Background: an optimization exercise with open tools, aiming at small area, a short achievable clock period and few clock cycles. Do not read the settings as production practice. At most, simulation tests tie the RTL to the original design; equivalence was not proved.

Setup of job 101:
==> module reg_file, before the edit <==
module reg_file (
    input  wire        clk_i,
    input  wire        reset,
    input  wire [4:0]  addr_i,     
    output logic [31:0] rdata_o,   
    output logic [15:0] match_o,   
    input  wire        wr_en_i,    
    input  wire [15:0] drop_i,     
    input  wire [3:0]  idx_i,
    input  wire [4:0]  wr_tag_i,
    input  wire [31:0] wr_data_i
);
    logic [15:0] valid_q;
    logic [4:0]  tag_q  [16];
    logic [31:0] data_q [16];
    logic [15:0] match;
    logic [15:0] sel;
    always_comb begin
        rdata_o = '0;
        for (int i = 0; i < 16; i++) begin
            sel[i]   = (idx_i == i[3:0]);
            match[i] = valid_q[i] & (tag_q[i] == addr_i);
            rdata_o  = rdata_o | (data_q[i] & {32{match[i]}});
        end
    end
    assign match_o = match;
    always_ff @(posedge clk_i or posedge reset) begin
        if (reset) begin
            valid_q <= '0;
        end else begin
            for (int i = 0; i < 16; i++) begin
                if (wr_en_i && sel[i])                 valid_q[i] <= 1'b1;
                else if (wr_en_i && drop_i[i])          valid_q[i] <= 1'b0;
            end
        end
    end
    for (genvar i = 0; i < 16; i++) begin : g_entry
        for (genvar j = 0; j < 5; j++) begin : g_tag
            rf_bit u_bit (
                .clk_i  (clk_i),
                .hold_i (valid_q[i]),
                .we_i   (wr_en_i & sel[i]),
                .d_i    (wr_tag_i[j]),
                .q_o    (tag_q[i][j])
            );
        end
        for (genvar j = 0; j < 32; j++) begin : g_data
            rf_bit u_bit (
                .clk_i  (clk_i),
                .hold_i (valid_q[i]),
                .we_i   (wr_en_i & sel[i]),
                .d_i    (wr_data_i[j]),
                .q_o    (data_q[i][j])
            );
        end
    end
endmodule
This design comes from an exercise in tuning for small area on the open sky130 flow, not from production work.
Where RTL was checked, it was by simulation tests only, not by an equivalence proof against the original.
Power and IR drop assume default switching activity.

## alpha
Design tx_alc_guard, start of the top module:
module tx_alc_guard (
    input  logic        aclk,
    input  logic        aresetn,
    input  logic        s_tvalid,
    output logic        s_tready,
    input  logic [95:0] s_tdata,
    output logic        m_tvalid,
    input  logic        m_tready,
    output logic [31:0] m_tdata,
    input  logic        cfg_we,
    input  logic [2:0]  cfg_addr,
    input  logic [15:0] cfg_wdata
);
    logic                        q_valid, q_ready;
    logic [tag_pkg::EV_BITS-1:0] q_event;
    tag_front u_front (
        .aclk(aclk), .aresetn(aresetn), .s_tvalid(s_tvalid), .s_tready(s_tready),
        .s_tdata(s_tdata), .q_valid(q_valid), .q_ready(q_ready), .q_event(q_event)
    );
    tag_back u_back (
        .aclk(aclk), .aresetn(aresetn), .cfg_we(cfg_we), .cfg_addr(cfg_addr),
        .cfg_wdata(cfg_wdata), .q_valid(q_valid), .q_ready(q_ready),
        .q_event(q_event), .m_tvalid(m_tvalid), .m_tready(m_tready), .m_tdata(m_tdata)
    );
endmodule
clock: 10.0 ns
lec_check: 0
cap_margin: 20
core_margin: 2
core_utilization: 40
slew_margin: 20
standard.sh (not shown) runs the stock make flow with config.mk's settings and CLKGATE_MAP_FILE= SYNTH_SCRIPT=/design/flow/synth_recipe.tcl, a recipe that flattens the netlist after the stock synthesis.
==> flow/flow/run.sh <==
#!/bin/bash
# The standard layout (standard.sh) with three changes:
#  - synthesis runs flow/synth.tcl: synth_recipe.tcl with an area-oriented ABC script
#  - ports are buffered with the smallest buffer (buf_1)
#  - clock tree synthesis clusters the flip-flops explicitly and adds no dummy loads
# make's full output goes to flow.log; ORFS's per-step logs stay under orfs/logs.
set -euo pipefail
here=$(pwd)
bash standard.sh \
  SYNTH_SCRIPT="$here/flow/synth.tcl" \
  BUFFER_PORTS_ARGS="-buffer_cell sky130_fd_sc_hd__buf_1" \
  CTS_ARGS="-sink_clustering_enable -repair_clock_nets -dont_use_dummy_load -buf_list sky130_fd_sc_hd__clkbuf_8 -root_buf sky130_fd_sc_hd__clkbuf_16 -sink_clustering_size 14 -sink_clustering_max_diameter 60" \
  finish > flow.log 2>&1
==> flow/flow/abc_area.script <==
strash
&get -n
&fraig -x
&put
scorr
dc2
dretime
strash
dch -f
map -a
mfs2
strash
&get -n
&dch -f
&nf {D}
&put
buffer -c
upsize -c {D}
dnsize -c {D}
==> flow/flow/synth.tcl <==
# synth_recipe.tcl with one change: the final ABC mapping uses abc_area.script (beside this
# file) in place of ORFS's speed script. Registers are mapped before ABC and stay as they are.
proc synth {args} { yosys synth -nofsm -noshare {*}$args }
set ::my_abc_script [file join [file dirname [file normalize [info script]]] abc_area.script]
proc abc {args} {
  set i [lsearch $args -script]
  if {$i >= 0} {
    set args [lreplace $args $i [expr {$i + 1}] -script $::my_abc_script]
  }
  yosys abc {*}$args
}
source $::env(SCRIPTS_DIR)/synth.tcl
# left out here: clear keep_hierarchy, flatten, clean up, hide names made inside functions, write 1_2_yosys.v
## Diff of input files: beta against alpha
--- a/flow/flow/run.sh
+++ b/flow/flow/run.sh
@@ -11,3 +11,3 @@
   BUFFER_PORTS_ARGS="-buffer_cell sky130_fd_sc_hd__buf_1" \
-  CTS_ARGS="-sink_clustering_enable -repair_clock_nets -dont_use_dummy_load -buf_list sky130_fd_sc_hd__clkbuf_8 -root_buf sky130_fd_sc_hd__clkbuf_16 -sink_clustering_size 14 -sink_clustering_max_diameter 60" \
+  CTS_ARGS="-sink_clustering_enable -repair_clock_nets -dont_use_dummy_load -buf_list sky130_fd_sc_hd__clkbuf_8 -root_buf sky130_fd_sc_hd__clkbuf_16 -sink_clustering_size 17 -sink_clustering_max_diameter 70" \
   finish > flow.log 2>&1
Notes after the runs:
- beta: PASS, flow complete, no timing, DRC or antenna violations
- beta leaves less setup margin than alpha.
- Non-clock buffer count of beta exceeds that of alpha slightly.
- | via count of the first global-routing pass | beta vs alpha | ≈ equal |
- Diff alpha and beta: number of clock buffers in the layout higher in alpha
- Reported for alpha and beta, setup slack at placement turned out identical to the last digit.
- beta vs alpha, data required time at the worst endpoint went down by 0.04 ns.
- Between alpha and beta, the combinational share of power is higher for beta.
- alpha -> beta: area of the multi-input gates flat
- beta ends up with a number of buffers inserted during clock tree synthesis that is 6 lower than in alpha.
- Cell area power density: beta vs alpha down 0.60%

### Exercise
Reproduce word for word the material above, starting with the line that has "sky130_fd_sc_hd__clkbuf_16 -sink_clustering_size 17" and stopping after the line that has "- Diff alpha".

### Task result
+  CTS_ARGS="-sink_clustering_enable -repair_clock_nets -dont_use_dummy_load -buf_list sky130_fd_sc_hd__clkbuf_8 -root_buf sky130_fd_sc_hd__clkbuf_16 -sink_clustering_size 17 -sink_clustering_max_diameter 70" \
   finish > flow.log 2>&1
Notes after the runs:
- beta: PASS, flow complete, no timing, DRC or antenna violations
- beta leaves less setup margin than alpha.
- Non-clock buffer count of beta exceeds that of alpha slightly.
- | via count of the first global-routing pass | beta vs alpha | ≈ equal |
- Diff alpha and beta: number of clock buffers in the layout higher in alpha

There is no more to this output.